Como é sabido, por mais relevante que seja o direito fundamental protegido, tanto que erigido a nível constitucional, este não é absoluto e está sujeito a, conforme o caso concreto, ser superado por outro direito que se situa na mesma posição hierárquica, o qual, por sua vez, também poderá ser mitigado em determinadas situações.
Nesse norte, diferentemente do que se dá com o conflito de normas, que se resolve através da aplicação de critérios previamente estabelecidos, eliminando-se uma delas, o mesmo não se dá com os princípios, vez que estes não podem ser restringidos a priori.
Desse modo, se dois princípios colidem, não sendo possível a harmonização entre eles, só um pode prevalecer no caso concreto, afastando-se a incidência do outro.
Dito isso, em recente acórdão proferido por ocasião do julgamento da Apelação Cível n. 2012.030404-6, pela relatoria do e. Desembargador Francisco Oliveira Neto, entendeu o Tribunal de Justiça do Estado de Santa Catarina pela prevalência do direito à moradia sobre o direito ao meio ambiente ecologicamente equilibrado.
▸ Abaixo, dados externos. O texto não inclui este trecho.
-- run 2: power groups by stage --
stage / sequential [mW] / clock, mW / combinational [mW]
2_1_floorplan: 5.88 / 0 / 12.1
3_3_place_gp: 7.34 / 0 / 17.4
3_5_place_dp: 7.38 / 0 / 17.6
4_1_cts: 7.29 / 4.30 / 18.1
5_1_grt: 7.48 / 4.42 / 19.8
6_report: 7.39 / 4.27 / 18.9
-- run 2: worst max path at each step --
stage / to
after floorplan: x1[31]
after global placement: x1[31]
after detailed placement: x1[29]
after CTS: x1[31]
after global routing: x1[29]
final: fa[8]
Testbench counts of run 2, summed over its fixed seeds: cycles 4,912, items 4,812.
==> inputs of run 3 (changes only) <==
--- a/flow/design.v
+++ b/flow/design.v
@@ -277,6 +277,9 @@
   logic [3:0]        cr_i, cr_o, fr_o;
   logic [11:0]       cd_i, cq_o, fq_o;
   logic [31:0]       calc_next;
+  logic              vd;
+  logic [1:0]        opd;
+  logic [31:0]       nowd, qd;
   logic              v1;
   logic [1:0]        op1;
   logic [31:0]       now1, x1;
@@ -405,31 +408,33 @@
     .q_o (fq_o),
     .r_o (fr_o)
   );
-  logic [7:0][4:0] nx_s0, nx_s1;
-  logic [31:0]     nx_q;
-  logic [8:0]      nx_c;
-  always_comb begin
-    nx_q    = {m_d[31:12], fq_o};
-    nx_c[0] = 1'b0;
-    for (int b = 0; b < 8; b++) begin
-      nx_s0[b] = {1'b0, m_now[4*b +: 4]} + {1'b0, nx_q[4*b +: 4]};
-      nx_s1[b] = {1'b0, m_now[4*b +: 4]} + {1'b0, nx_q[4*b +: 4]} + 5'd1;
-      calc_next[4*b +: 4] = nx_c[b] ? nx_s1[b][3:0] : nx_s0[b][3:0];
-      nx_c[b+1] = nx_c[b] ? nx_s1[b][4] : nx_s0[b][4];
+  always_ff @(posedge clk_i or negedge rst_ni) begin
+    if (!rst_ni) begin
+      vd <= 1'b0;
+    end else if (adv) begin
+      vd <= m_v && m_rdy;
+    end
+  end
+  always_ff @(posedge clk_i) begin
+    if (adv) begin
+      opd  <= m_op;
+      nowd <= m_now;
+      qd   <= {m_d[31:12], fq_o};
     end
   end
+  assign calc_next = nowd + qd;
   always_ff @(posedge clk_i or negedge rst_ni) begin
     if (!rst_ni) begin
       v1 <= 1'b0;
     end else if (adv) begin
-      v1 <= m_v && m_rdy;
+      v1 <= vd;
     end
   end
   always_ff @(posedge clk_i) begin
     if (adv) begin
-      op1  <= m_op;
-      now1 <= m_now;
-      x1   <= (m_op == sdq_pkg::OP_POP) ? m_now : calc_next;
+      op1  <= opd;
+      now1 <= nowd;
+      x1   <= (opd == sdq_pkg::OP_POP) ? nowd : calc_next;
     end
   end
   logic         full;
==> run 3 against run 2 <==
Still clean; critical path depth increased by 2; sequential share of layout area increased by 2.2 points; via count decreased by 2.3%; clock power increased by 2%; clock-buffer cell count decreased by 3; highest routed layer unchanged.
This design comes from an exercise in tuning for small area, a short achievable clock period and few clock cycles per item on the open sky130 flow, not from production work.
RTL that was checked went through simulation tests only; none was proved equivalent to the original.
Power is estimated from default activity; no workload was simulated.

==> inputs of v22 <==
Design alu_exec_top, start of the top module:
module alu_exec_top
(
    input  logic                clk,
    input  logic                arst_n,
    input  logic                in_valid,
    input  alu_pkg::alu_op_e             in_op,
    input  logic [data_w-1:0]   in_a,
    input  logic [data_w-1:0]   in_b,
    input  logic [shamt_w-1:0]  in_shamt,
    input  logic [shamt_w-1:0]  in_rd,
    output logic                in_credit,
    output logic                out_valid,
    output logic [data_w-1:0]   out_result,
    output logic                out_zero,
    output logic                out_great,
    output logic                out_overflow,
    input  logic                out_credit
);
==> module alu_shift_unit, before the edit <==
module alu_shift_unit
(
    input  logic [data_w-1:0]   src,
    input  logic [shamt_w-1:0]  amount,
    input  logic                left,
    output logic [data_w-1:0]   result
);
    logic [data_w-1:0]  stage [shamt_w+1];
    logic [shamt_w-1:0] amt_eff;
    assign stage[0] = left ? {src[0], src[data_w-1:1]} : src;
    assign amt_eff  = amount ^ {shamt_w{left}};
    for (genvar k = 0; k < shamt_w; k++) begin : g_stage
        for (genvar i = 0; i < data_w; i++) begin : g_bit
            assign stage[k+1][i] = amt_eff[k] ? stage[k][(i + (1 << k)) % data_w] : stage[k][i];
        end
    end
    assign result = stage[shamt_w];
endmodule
==> module alu_core, before the edit <==
module alu_core
(
    input  alu_pkg::alu_op_e    op,
    input  logic [data_w-1:0]   a,
    input  logic [data_w-1:0]   b,
    input  logic [shamt_w-1:0]  shamt,
    input  logic [shamt_w-1:0]  rd,
    output logic [data_w-1:0]   result,
    output logic                great,
    output logic                overflow
);
    logic [op_w-1:0]   code;
    logic              is_field;
    logic              is_shift;
    logic              is_ins;
    logic              is_cmp;
    logic              is_logic;
    logic              is_arith;
    logic              is_lui;
    logic              subtract;
    logic              variable;
    logic              left;
    logic              rotate;
    logic              arith_sh;
    logic [data_w-1:0] sum;
    logic              sum_ovf;
    logic              lt_signed;
    logic              lt_unsigned;
    logic [data_w-1:0] sh_src;
    logic [shamt_w-1:0] sh_amt;
    logic [data_w-1:0] rotated;
    logic [data_w-1:0] shift_res;
    logic [data_w-1:0] logic_res;
    logic [data_w-1:0] prop;
    logic [data_w-1:0] gen;
    assign code     = op;
    assign is_field = code[5];
    assign is_ins   = code[5] & ~code[0];
    assign is_shift = code[5] | code[4] | is_lui;
    assign is_arith = ~code[5] & ~code[4] & ~code[3] & ~code[2];
    assign is_logic = ~code[5] & ~code[4] & ~code[3] &  code[2];
    assign is_cmp   = ~code[5] & ~code[4] &  code[3] & ~code[1];
    assign is_lui   = ~code[5] & ~code[4] &  code[3] &  code[1];
    assign subtract = ~code[2] & (code[1] | code[3]);
    assign variable = ~code[5] & (code[2] | (code[3] & code[0]));
    assign left     = (code[5] & ~code[0]) | (~code[5] & ~code[3] & ~code[1] & ~code[0]) | is_lui;
    assign rotate   = ~code[5] & code[4] & code[3];
    assign arith_sh = ~code[5] & ~code[3] & code[1];
    alu_arith_unit arith_i (
        .subtract    (subtract),
        .a           (a),
        .b           (b),
        .sum         (sum),
        .sum_ovf     (sum_ovf),
        .lt_signed   (lt_signed),
        .lt_unsigned (lt_unsigned),
        .great       (great),
        .prop        (prop),
        .gen         (gen)
    );
    assign sh_src = is_field ? a : b;
    assign sh_amt = is_lui ? shamt_w'(16) : (variable ? a[shamt_w-1:0] : shamt);
    alu_shift_unit shift_i (
        .src    (sh_src),
        .amount (sh_amt),
        .left   (left),
        .result (rotated)
    );
    alu_bitfield_unit field_i (
        .rotate    (rotate),
        .left      (left),
        .field     (is_field),
        .is_ins    (is_ins),
        .sign_fill (arith_sh & b[data_w-1]),
        .b         (b),
        .amount    (sh_amt),
        .msb       (rd),
        .rotated   (rotated),
        .result    (shift_res)
    );
    always_comb begin
        case (code[1:0])
            2'b00:   logic_res = gen;
            2'b01:   logic_res = prop | gen;
            2'b10:   logic_res = prop;
            default: logic_res = ~(prop | gen);
        endcase
    end
    assign result =
        ({data_w{is_arith}} & sum) |
        ({data_w{is_logic}} & logic_res) |
        ({data_w{is_shift}} & shift_res) |
        {{(data_w-1){1'b0}}, is_cmp & (code[0] ? lt_unsigned : lt_signed)};
    assign overflow = sum_ovf & is_arith & ~code[0];
endmodule
==> module alu_issue_queue, before the edit <==
module alu_issue_queue
(
    input  logic                clk,
    input  logic                arst_n,
    input  logic                in_valid,
    output logic                in_credit,
    input  logic                out_credit,
    output logic                hold,
    output logic                out_valid
);
    logic              full;
    logic [cnt_w-2:0]  credits;
    assign out_valid = full & (credits != '0);
    assign hold      = ~in_valid;
    always_ff @(posedge clk or negedge arst_n) begin
        if (!arst_n) begin
            full      <= 1'b0;
            credits   <= (cnt_w-1)'(out_credits);
            in_credit <= 1'b0;
        end else begin
            full <= in_valid | (full & ~out_valid);
            case ({out_credit, out_valid})
                2'b10:   credits <= credits + (cnt_w-1)'(1);
                2'b01:   credits <= credits - (cnt_w-1)'(1);
                default: credits <= credits;
            endcase
            in_credit <= out_credit;
        end
    end
endmodule
==> module alu_exec_top, before the edit <==
module alu_exec_top
(
    input  logic                clk,
    input  logic                arst_n,
    input  logic                in_valid,
    input  alu_pkg::alu_op_e             in_op,
    input  logic [data_w-1:0]   in_a,
    input  logic [data_w-1:0]   in_b,
    input  logic [shamt_w-1:0]  in_shamt,
    input  logic [shamt_w-1:0]  in_rd,
    output logic                in_credit,
    output logic                out_valid,
    output logic [data_w-1:0]   out_result,
    output logic                out_zero,
    output logic                out_great,
    output logic                out_overflow,
    input  logic                out_credit
);
    logic                hold;
    logic [data_w-1:0]   next_result;
    logic                next_great;
    logic                next_overflow;
    alu_issue_queue ctrl_i (
        .clk        (clk),
        .arst_n     (arst_n),
        .in_valid   (in_valid),
        .in_credit  (in_credit),
        .out_credit (out_credit),
        .hold       (hold),
        .out_valid  (out_valid)
    );
    alu_core core_i (
        .op       (in_op),
        .a        (in_a),
        .b        (in_b),
        .shamt    (in_shamt),
        .rd       (in_rd),
        .result   (next_result),
        .great    (next_great),
        .overflow (next_overflow)
    );
    always_ff @(posedge clk) begin
        if (!hold) begin
            out_result   <= next_result;
            out_great    <= next_great;
            out_overflow <= next_overflow;
        end
    end
    assign out_zero = (out_result == '0);
endmodule
==> module alu_arith_unit, before the edit <==
module alu_arith_unit
(
    input  logic                subtract,
    input  logic [data_w-1:0]   a,
    input  logic [data_w-1:0]   b,
    output logic [data_w-1:0]   sum,
    output logic                sum_ovf,
    output logic                lt_signed,
    output logic                lt_unsigned,
    output logic                great,
    output logic [data_w-1:0]   prop,
    output logic [data_w-1:0]   gen
);
    logic [data_w-1:0] b_eff, p, g;
    logic [data_w:0] c;    
    assign b_eff = b ^ {data_w{subtract}};
    assign p = a ^ b_eff;
    assign g = a & b_eff;
    assign prop = p;
    assign gen = g;
    logic [data_w-1:0] G [6];
    logic [data_w-1:0] P [6];
    assign G[0] = {g[data_w-1:1], g[0] | (p[0] & subtract)};
    assign P[0] = p;
    for (genvar l = 0; l < 5; l++) begin : g_l
        for (genvar i = 0; i < data_w; i++) begin : g_i
            if ((i >> l) & 1) begin : g_c
                localparam int j = ((i >> l) << l) - 1;
                assign G[l+1][i] = G[l][i] | (P[l][i] & G[l][j]);
                assign P[l+1][i] = P[l][i] & P[l][j];
            end else begin : g_p
                assign G[l+1][i] = G[l][i];
                assign P[l+1][i] = P[l][i];
            end
        end
    end
    assign c = {G[5], subtract};
    assign sum = p ^ c[data_w-1:0];
    assign sum_ovf = c[data_w] ^ c[data_w-1];
    assign lt_signed   = sum[data_w-1] ^ sum_ovf;
    assign lt_unsigned = ~c[data_w];
    assign great = $signed(a) > $signed(b);
endmodule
Ao caso, ingressou o Ministério Público com ação civil pública aduzindo teria um particular, com a anuência dos entes públicos municipais, construído residência em área de preservação permanente no entorno das dunas existentes no Bairro Ingleses, em Florianópolis. Requereu, assim, a condenação da pessoa física a desfazer a edificação e a recuperar o suposto dano ambiental, com a apresentação e execução de projeto de recuperação de área degradada (PRAD), cabendo ao órgão ambiental municipal (FLORAM) e ao Município envidar esforços e maquinário próprios para remoção de toda a edificação e materiais implantados no local.
Ao analisar a situação, verificou o Tribunal que a casa foi, em verdade, construída em área inequivocamente urbanizada, estando situada em rua pavimentada em toda sua extensão e servida por iluminação pública, coleta de lixo, abastecimento de água e outros serviços de infraestrutura aptos a suprir as necessidades das inúmeras residências lá instaladas, sendo fácil concluir que, devido às ações antrópicas ali implementadas, o local não apresenta mais os elementos de uma área de preservação permanente.
Ademais, o próprio órgão ambiental municipal emitiu parecer informando sobre a tramitação de Projeto de Lei com o objetivo de recategorizar a área para zoneamento mais permissivo, como já o fez o Poder Público Municipal ao editar a Lei Complementar n. 476/2013, que alterou parte da área de preservação permanente localizada na praia do Santinho para Área Residencial Exclusiva 5 (ARE 5), reconhecendo a vocação urbana do local.
Considerando tais circunstâncias, houve por bem a Corte catarinense em afastar a incidência do princípio do in dubio pro natura, com a prevalência do direito à moradia ao caso, mostrando-se inviável, assim, a aplicação das restrições ambientais apregoados pelo Código Florestal e das medidas pretendidas pelo Ministério Público.
* TJSC, Apelação Cível n. 2012.030404-6, da Capital, Rel. Des. Francisco Oliveira Neto, julgado em 01/04/2014.